How do I interpret my BERT output from Huggingface Transformers for Sequence Classification and tensorflow?

Short TL;DR: I am using BERT for a sequence classification task and don’t understand the output I get.

This is my first post, so please bear with me: I am using bert for a sequence classification task with 3 labels. To do this, I am using huggingface transformers with tensorflow, more specifically the TFBertForSequenceClassification class with the bert-base-german-cased model (yes, using german sentences).

I am by no means an expert in NLP, which is why I pretty much followed this approch here: https://towardsdatascience.com/fine-tuning-hugging-face-model-with-custom-dataset-82b8092f5333 (with some tweaks of course)

Everything seems to be working fine, but the output I receive from my model is what throws me off. Here’s just some of the output along the way for context.

The main difference I have to the example from the article is the number of labels. I have 3 while the article only featured 2.

I use a LabelEncoder from sklearn.preprocessing to process my labels

label_encoder = LabelEncoder()
Y_integer_encoded = label_encoder.fit_transform(Y)

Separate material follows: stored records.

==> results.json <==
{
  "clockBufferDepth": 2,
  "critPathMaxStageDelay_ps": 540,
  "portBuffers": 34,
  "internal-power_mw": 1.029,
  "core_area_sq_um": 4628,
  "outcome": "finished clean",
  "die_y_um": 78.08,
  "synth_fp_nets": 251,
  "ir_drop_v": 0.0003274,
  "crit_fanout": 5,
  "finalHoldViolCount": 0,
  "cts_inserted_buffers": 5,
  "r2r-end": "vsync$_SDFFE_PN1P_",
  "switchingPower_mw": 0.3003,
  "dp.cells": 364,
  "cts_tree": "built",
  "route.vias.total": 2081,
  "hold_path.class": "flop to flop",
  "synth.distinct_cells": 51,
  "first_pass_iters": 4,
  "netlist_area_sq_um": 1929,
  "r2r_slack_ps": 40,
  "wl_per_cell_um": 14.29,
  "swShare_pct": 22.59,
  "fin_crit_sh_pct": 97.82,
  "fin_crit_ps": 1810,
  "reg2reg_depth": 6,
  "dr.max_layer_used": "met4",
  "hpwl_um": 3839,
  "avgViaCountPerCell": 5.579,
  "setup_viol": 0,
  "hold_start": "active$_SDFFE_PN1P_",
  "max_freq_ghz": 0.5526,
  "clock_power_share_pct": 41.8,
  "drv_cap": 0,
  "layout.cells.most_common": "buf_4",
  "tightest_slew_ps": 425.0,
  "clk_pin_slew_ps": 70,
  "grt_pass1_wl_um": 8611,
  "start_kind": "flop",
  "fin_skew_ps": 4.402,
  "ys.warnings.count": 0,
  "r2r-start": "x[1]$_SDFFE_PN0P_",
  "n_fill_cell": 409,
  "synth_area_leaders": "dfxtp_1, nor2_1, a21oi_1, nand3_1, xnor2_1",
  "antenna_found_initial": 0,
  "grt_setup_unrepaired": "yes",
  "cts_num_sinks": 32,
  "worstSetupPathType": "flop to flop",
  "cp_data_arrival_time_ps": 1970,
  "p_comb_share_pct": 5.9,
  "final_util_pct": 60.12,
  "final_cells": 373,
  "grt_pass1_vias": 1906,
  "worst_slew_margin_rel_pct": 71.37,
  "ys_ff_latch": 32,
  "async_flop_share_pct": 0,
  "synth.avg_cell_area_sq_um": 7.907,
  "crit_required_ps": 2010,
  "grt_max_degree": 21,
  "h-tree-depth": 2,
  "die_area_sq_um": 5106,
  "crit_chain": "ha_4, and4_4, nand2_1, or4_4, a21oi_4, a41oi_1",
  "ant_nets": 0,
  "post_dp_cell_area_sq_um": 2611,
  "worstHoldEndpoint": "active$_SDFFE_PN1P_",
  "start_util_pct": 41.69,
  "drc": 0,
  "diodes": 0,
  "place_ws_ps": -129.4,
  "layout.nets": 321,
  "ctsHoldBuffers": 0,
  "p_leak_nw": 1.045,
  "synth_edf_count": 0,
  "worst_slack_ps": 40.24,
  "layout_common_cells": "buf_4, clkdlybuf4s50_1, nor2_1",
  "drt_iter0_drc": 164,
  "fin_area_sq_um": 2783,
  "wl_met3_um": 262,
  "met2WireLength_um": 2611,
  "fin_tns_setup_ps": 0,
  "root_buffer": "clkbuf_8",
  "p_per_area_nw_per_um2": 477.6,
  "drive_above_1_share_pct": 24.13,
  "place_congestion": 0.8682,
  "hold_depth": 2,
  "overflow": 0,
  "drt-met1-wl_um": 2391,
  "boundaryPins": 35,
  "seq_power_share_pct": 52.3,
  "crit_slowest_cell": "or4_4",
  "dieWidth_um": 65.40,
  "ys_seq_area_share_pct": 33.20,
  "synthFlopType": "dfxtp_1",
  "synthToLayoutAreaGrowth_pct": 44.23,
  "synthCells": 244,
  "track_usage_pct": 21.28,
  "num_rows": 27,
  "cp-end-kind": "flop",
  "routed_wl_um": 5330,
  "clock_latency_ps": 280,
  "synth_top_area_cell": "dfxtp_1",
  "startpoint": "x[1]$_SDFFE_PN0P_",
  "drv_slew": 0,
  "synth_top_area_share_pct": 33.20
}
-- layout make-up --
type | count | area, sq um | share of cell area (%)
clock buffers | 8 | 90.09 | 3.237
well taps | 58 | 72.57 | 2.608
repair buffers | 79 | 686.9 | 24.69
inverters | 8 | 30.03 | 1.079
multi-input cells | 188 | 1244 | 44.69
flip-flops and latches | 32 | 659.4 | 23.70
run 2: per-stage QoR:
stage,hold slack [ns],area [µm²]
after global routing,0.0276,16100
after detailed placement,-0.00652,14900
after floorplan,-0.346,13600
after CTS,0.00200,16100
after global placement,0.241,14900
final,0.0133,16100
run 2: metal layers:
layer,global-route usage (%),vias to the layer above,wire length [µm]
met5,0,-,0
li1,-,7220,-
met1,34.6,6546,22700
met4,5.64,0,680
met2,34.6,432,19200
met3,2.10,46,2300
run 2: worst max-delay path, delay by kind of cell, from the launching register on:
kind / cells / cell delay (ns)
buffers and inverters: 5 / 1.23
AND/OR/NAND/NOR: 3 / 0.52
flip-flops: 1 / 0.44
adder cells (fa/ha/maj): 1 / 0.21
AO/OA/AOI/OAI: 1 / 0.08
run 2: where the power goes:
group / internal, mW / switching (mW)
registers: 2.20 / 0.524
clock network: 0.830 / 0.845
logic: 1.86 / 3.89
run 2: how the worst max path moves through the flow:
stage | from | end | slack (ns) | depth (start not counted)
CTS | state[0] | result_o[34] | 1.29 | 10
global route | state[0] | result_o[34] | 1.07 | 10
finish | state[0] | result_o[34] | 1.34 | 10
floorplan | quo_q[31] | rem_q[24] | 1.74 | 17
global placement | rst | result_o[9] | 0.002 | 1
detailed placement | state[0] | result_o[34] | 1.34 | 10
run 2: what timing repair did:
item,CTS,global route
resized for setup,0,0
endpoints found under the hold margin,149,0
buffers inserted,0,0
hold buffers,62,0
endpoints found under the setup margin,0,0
==> config.mk <==
export PLATFORM = sky130hd
export DESIGN_NAME = generic_fifo_sc_prog
export DESIGN_NICKNAME = d
export VERILOG_FILES = /design/src/rtl/generic_fifo_sc_prog.sv
export SDC_FILE = /design/constraint.sdc
export NUM_CORES = 2
export LEC_CHECK = 0
export ABC_AREA = 0
export BUFFER_PORTS_ARGS = -buffer_cell sky130_fd_sc_hd__buf_2
export CAP_MARGIN = 20
export CORE_MARGIN = 10
export CORE_UTILIZATION = 30
export CTS_BUF_LIST = sky130_fd_sc_hd__clkbuf_2 sky130_fd_sc_hd__clkbuf_4 sky130_fd_sc_hd__clkbuf_8
export DETAILED_ROUTE_END_ITERATION = 6
export HOLD_SLACK_MARGIN = 0.05
export PLACE_DENSITY = 0.51
export SETUP_SLACK_MARGIN = 0.2
export SYNTH_ARGS = -nofsm -noshare
export SYNTH_HDL_FRONTEND = slang
export SYNTH_SLANG_ARGS = --single-unit
==> constraint.sdc <==
create_clock -name clk -period 5.7 [get_ports clk]
set_input_delay 0.285 -clock clk [delete_from_list [all_inputs] [get_ports clk]]
set_output_delay 0.285 -clock clk [all_outputs]
set_load 0.05 [all_outputs]
==> src/rtl/generic_fifo_sc_prog.sv <==
`default_nettype none
// ============================================================================
// Module   : generic_fifo_sc_prog
// Purpose  : Single-clock FIFO with programmable almost-full/almost-empty
//            thresholds, coarse quarter-level indication, exact occupancy
//            count and sticky overflow/underflow error flags.
// Revision : 1.0 - initial release
// ----------------------------------------------------------------------------
// Parameters
//   dw       data width in bits
//   aw       address width; depth D = 2**aw words
//   n        almost-full/almost-empty threshold in words (1 <= n < D/2)
// Ports
//   clk        in   clock, everything on its rising edge
//   rst        in   synchronous reset, active low
//   clr        in   synchronous clear, active high (memory untouched)
//   din[dw]    in   write data
//   we, re     in   write / read requests
//   dout[dw]   out  read data
//   full       out  count == D
//   empty      out  count == 0
//   full_n     out  almost full,  count >= D-n
//   empty_n    out  almost empty, count <= n
//   level[2]   out  occupancy quarter (00 <D/4, 01 <D/2, 10 <3D/4, 11 else)
//   count[aw+1] out exact occupancy 0..D
//   overflow   out  sticky: write attempted while full
//   underflow  out  sticky: read attempted while empty
// Build option
//   GENERIC_FIFO_FWFT_EN  when defined, dout shows the head word whenever the
//                         FIFO is not empty (first-word-fall-through). When
//                         undefined, dout is registered and updates the cycle
//                         after an accepted read.
// ============================================================================
module generic_fifo_sc_prog #(
  parameter int dw = 8,
  parameter int aw = 8,
  parameter int n  = 32
) (
  input  logic          clk,
  input  logic          rst,
  input  logic          clr,
  input  logic [dw-1:0] din,
  input  logic          we,
  input  logic          re,
  output logic [dw-1:0] dout,
  output logic          full,
  output logic          empty,
  output logic          full_n,
  output logic          empty_n,
  output logic [1:0]    level,
  output logic [aw:0]   count,
  output logic          overflow,
  output logic          underflow
);

  localparam int unsigned C_DEPTH   = 1 << aw;
  localparam logic [aw:0] C_FULL    = (aw+1)'(C_DEPTH);
  localparam logic [aw:0] C_Q1      = (aw+1)'(C_DEPTH / 4);
  localparam logic [aw:0] C_Q2      = (aw+1)'(C_DEPTH / 2);
  localparam logic [aw:0] C_Q3      = (aw+1)'((3 * C_DEPTH) / 4);
  localparam logic [aw:0] C_AF      = (aw+1)'(C_DEPTH - n);
  localparam logic [aw:0] C_AE      = (aw+1)'(n);
  localparam logic [aw:0] C_CNT_ONE = (aw+1)'(1);
  localparam logic [aw-1:0] C_PTR_ONE = aw'(1);

  // Storage: plain array, one write port, one read port, never reset.
  logic [dw-1:0] mem [C_DEPTH];

  logic [aw-1:0] wp_q, wp_d;
  logic [aw-1:0] rp_q, rp_d;
  logic [aw:0]   count_q, count_d;
  logic          full_q, full_d;
  logic          empty_q, empty_d;
  logic          full_n_q, full_n_d;
  logic          empty_n_q, empty_n_d;
  logic [1:0]    level_q, level_d;
  logic          overflow_q, overflow_d;
  logic          underflow_q, underflow_d;

  logic          w_we_acc;
  logic          w_re_acc;

  // Acceptance is judged on the registered flags, so a write into a full
  // FIFO stays dropped even when a read frees a slot in the same cycle.
  // clr blocks both requests outright.
  assign w_we_acc = we & ~full_q  & ~clr;
  assign w_re_acc = re & ~empty_q & ~clr;

  // --------------------------------------------------------------------------
  // Pointer, count and error-flag next state
  // --------------------------------------------------------------------------
  always_comb begin
    wp_d        = wp_q;
    rp_d        = rp_q;
    count_d     = count_q;
    overflow_d  = overflow_q;
    underflow_d = underflow_q;

    if (clr) begin
      wp_d        = '0;
      rp_d        = '0;
      count_d     = '0;
      overflow_d  = 1'b0;
      underflow_d = 1'b0;
    end else begin
      if (w_we_acc) wp_d = wp_q + C_PTR_ONE;
      if (w_re_acc) rp_d = rp_q + C_PTR_ONE;

      // Simultaneous accepted read and write leave the count unchanged.
      case ({w_we_acc, w_re_acc})
        2'b10:   count_d = count_q + C_CNT_ONE;
        2'b01:   count_d = count_q - C_CNT_ONE;
        default: count_d = count_q;
      endcase

      if (we && full_q)  overflow_d  = 1'b1;
      if (re && empty_q) underflow_d = 1'b1;
    end
  end

  // --------------------------------------------------------------------------
  // Occupancy flags derived from the next count, so they register in step
  // with the count itself. A clear forces count_d to zero, which yields the
  // reset values of every flag without a separate path.
  // --------------------------------------------------------------------------
  always_comb begin
    full_d    = (count_d == C_FULL);
    empty_d   = (count_d == '0);
    full_n_d  = (count_d >= C_AF);
    empty_n_d = (count_d <= C_AE);

    if (count_d < C_Q1) begin
      level_d = 2'b00;
    end else if (count_d < C_Q2) begin
      level_d = 2'b01;
    end else if (count_d < C_Q3) begin
      level_d = 2'b10;
    end else begin
      level_d = 2'b11;
    end
  end

  // --------------------------------------------------------------------------
  // Control registers
  // --------------------------------------------------------------------------
  always_ff @(posedge clk) begin
    if (!rst) begin
      wp_q        <= '0;
      rp_q        <= '0;
      count_q     <= '0;
      full_q      <= 1'b0;
      empty_q     <= 1'b1;
      full_n_q    <= 1'b0;
      empty_n_q   <= 1'b1;
      level_q     <= 2'b00;
      overflow_q  <= 1'b0;
      underflow_q <= 1'b0;
    end else begin
      wp_q        <= wp_d;
      rp_q        <= rp_d;
      count_q     <= count_d;
      full_q      <= full_d;
      empty_q     <= empty_d;
      full_n_q    <= full_n_d;
      empty_n_q   <= empty_n_d;
      level_q     <= level_d;
      overflow_q  <= overflow_d;
      underflow_q <= underflow_d;
    end
  end

  // Memory write. Gated by rst so a write presented during reset is lost.
  always_ff @(posedge clk) begin
    if (rst && w_we_acc) begin
      mem[wp_q] <= din;
    end
  end

  // --------------------------------------------------------------------------
  // Read data path
  // --------------------------------------------------------------------------
`ifdef GENERIC_FIFO_FWFT_EN
  // Head word is presented combinationally from the read pointer. While
  // empty the output is parked at zero so it stays stable.
  assign dout = empty_q ? '0 : mem[rp_q];
`else
  logic [dw-1:0] dout_q, dout_d;

  // Registered read: the popped word appears the cycle after the read and
  // holds until the next accepted read. A clear leaves it untouched.
  always_comb begin
    dout_d = dout_q;
    if (w_re_acc) dout_d = mem[rp_q];
  end

  always_ff @(posedge clk) begin
    if (!rst) begin
      dout_q <= '0;
    end else begin
      dout_q <= dout_d;
    end
  end

  assign dout = dout_q;
`endif

  assign full      = full_q;
  assign empty     = empty_q;
  assign full_n    = full_n_q;
  assign empty_n   = empty_n_q;
  assign level     = level_q;
  assign count     = count_q;
  assign overflow  = overflow_q;
  assign underflow = underflow_q;

endmodule
`default_nettype wire

==> metrics.yaml <==
clk_pin_slew_worst_paths_ns: 0.06
firstDrtPassIters: 6
grt_pass1_vias: 42851
ys_ff_latch: 2089
reg2reg_to: "dout[0]"
synthDistinctLibCells: 75
syn_nets: 3994
reg2reg_from: "rp_q[5]"
worst_pin_slew_ns: 1.24
peakVddDrop_mv: 0.266
top_layer: "met5"
clock-root-buffer: "clkbuf_8"
p_sw_mw: 6.35
area_growth_pct: 14.0
synthArstFlopShare_pct: 0
clock_path_buffers: 4
pwr-share-clk_pct: 42.4
fin_cells: 8070
n_fill_cell: 25533
drt_wl_total_mm: 243
worstPathArrival_ns: 5.24
synth_top_area_share_pct: 75.3
setup_tns_ns: 0
syn_area_per_cell_um2: 20.6
period_share_pct: 75.9
hp-start: "rst"
power.leakage_nw: 27.7
fin_crit_ns: 4.32
ys.warnings.count: 0
slew_violations: 0
cts_sinks: 2089
synth_top_area_cell: "edfxtp_1"
hold_class: "in2reg"
power_mw: 30.1
powerDensity_nw_per_um2: 324
die_height_um: 542
synth_seq_area_share_pct: 76.3
end_kind: "flop"
critical_path_required_ns: 6.62
drt_iter0_markers: 5379
start_util_pct: 30.1
num_io_pins: 38
r2r_setup_slack_ns: 1.38
holdPathEnd: "empty"
route.met2.wl_mm: 111
rows: 191
hold_ws_ns: 0.194
via_per_inst: 5.23
seqPwrFrac_pct: 56.0
cts_made_buffers: 359
synth_flop_cell: "edfxtp_1"
wl_per_cell_um: 30.1
min_path_cells: 3
cp_max_fo: 11
cts_tree: "done"
hold_viol: 0
drc: 0
place_congestion: 0.811
grt_usage_pct: 16.1
die_area_um2: 294000
vias: 42245
grt_max_degree: 205
skew_ns: 0.0976
dp_hpwl_mm: 144
grt_pass1_wl_mm: 340
switching_share_pct: 21.1
synth_area_leaders: "edfxtp_1 75%, mux4_2 13%, mux2i_1 1.9%"
syn_area_um2: 81700
internal-power_mw: 23.8
slowest_delay_ns: 0.95
wl_met1_mm: 103
routed-wl-met3_mm: 20.7
setup_violations: 0
coreArea_um2: 271000
cap_viol_max_count: 0
start_kind: "flop"
synth-edff-count: 2048
ant_nets: 0
rr_worst_depth: 8
criticalPathCategory: "reg2reg"
drive_above_1_share_pct: 27.3
portBuffers: 37
cp_cell_sequence: "inv_1, nand2_1, buf_4, a211oi_1, a21oi_1, o2111ai_1, o221ai_1, o41a_1"
finish.net_count: 4277
status: "completed"
clk_latency_ns: 1.08
dieWidth_um: 542
antenna_found_initial: 13
htreeDepth: 5
power_frac_comb_pct: 1.6
relSlewSlack_pct: 16.8
rsz0062_at_grt: "no"
max_freq_mhz: 231
cts-resized-gates: 0
postSynthCellCount: 3974
placedCellCount: 7444
gr-total-overflow: 0
crit_path_top_delay_cell: "inv_1"
-- logic make-up after synthesis --
| kind of cell | synth area share [%] |
|---|---|
| AO/OA/AOI/OAI | 3.18 |
| XOR/XNOR | 0.204 |
| adder cells (fa/ha/maj) | 0.107 |
| buffers and inverters | 1.71 |
| flip-flops | 76.3 |
| multiplexers | 15.5 |
| AND/OR/NAND/NOR | 3.01 |
-- cell type report --
type                            instances  area [um^2]  share of cell area [%]
Timing Repair Buffer                  174         1690                    1.82
Inverter                               15         60.1                  0.0645
Tap cell                             3570         4470                    4.80
Clock buffer                          489         5950                    6.39
Clock inverter                        106          548                   0.588
Multi-Input combinational cell       1618        18000                    19.4
Sequential cell                      2089        62300                    66.9
Antenna cell                            9         22.5                  0.0242
-- placed cells by master (no fill, tap or decap), types with 32 or more instances in the layout --
cell type	netlist	layout
a221oi_1	32	32
edfxtp_1	2048	2048
clkbuf_4	0	125
nand3_1	47	45
buf_4	25	84
nor2_1	336	335
a21oi_1	65	65
a22oi_1	65	65
dfxtp_1	41	34
mux4_2	487	487
o22ai_1	35	35
o21ai_0	33	33
clkinv_1	1	71
clkbuf_8	0	371
nand2_1	90	79
mux2i_1	153	153
-- metrics by stage --
stage | area, um^2 | util [%] | setup slack, ns
5_1_grt | 93100 | 34.4 | 1.23
6_report | 93100 | 34.4 | 1.38
3_5_place_dp | 86400 | 31.9 | 1.38
2_1_floorplan | 81700 | - | 2.31
3_3_place_gp | 86300 | 31.8 | 1.07
4_1_cts | 93000 | 34.3 | 1.36
-- worst max path at each step --
stage,from,to,slack (ns),cells after the start
global placement,rp_q[0],dout[5],1.07,7
global route,rp_q[0],dout[1],1.23,7
detailed placement,rp_q[0],dout[6],1.38,7
floorplan,empty,empty_n,2.31,14
finish,rp_q[5],dout[0],1.38,8
CTS,rp_q[0],dout[6],1.36,7
-- cells in the mapped netlist, types with 7 or more instances --
master,instances
edfxtp_1,2048
mux4_2,487
nor2_1,336
mux2i_1,153
clkbuf_1,117
nand2_1,90
a21oi_1,65
a22oi_1,65
buf_2,61
nand3_1,47
dfxtp_1,41
o22ai_1,35
o21ai_0,33
a221oi_1,32
buf_6,30
nor3_1,30
buf_4,25
o211ai_1,20
buf_1,19
a211oi_1,18
nor2b_1,18
o221ai_1,16
mux2_2,14
xnor2_1,12
inv_1,11
a2111oi_0,9
a31oi_1,9
or3_1,8
ha_1,7
xor2_1,7
-- repair_timing --
action,in CTS,in global routing
buffers inserted,0,0
setup endpoints to repair,0,0
endpoints found under the hold margin,578,0
hold buffers,16,0
-- power by group through the flow --
stage | Combinational [mW] | Sequential [mW] | Clock, mW
finish | 0.484 | 16.9 | 12.8
global route | 0.516 | 16.9 | 13.7
CTS | 0.493 | 16.9 | 13.0
detailed placement | 0.483 | 17.2 | 0
global placement | 0.467 | 17.2 | 0
floorplan | 0.124 | 17.2 | 0
-- metal layers --
metal / up-vias / global-route usage, %
li1: 17112 / -
met1: 22639 / 22.6
met2: 2004 / 24.5
met3: 488 / 3.57
met4: 2 / 5.77
met5: - / 0
-- registers in the layout, summed over array words and instances, names as in the netlist --
signal	flops
underflow	1
full_n	1
empty	1
level	2
dout	8
full	1
overflow	1
count	9
rp_q	8
mem	2048
wp_q	8
empty_n	1
-- worst max-delay path: cells and delay by family (launching register included) --
family	cells	cell delay, ns
buf+inv	2	1.38
compound gates	5	1.63
flops	1	0.47
simple gates	1	0.64
Power figures use the tool's default switching activity.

label_encoder = LabelEncoder()

Y_integer_encoded = label_encoder.fit_transform(Y)

​

*Y here is a list of labels as strings, so something like this

['e_3', 'e_1', 'e_2',]

['e_3', 'e_1', 'e_2',]

​

then turns into this:

array([0, 1, 2], dtype=int64)

array([0, 1, 2], dtype=int64)

​

I then use the BertTokenizer to process my text and create the input datasets (training and testing). These are the shapes of those:

 <TensorSliceDataset shapes: ({input_ids: (99,), token_type_ids: (99,), attention_mask: (99,)}, ()), types: ({input_ids: tf.int32, token_type_ids: tf.int32, attention_mask: tf.int32}, tf.int32)>

 <TensorSliceDataset shapes: ({input_ids: (99,), token_type_ids: (99,), attention_mask: (99,)}, ()), types: ({input_ids: tf.int32, token_type_ids: tf.int32, attention_mask: tf.int32}, tf.int32)>

​

I then train the model as per Huggingface docs.

The last epoch while training the model looks like this:

Epoch 3/3
108/108 [==============================] - 24s 223ms/step - loss: 25.8196 - accuracy: 0.7963 - val_loss: 24.5137 - val_accuracy: 0.7243

Epoch 3/3

108/108 [==============================] - 24s 223ms/step - loss: 25.8196 - accuracy: 0.7963 - val_loss: 24.5137 - val_accuracy: 0.7243

​

Then I run model.predict on an example sentence and get this output (yes I tokenized the sentence accordingly just like the other article does). The output looks like this:

array([ 3.1293588, -5.280143 ,  2.4700692], dtype=float32)

array([ 3.1293588, -5.280143 ,  2.4700692], dtype=float32)

​

And lastly that’s the softmax function I apply in the end and it’s output:

tf_prediction = tf.nn.softmax(tf_output, axis=0).numpy()[0]

output: 0.6590041

tf_prediction = tf.nn.softmax(tf_output, axis=0).numpy()[0]

​

output: 0.6590041

​

So here’s my question: I don’t quite understand that output. With an accuracy of ~70% (validation accuracy), my model should be okay in predicting the labels. Yet only the logits from the direct output don’t mean much to me tbh and the output after the softmax function seems to be on a linear scale, as if it came from a sigmoid function. How do I interpret this and translate it to the label I am trying to predict?

And also: shouldn’t I feed one hot encoded labels into my bert model for it to work? I always thought Bert needs that but it seems like it doesn’t.

Thanks a lot in advance!

Answer

Your output means that probability of the first class is 65.9%.

You can feed your labels either as integers or as one-hot vectors. You have to use an appropriate loss function (categorical_crossentropy with one-hot or sparse_categorical_crossentropy with integers).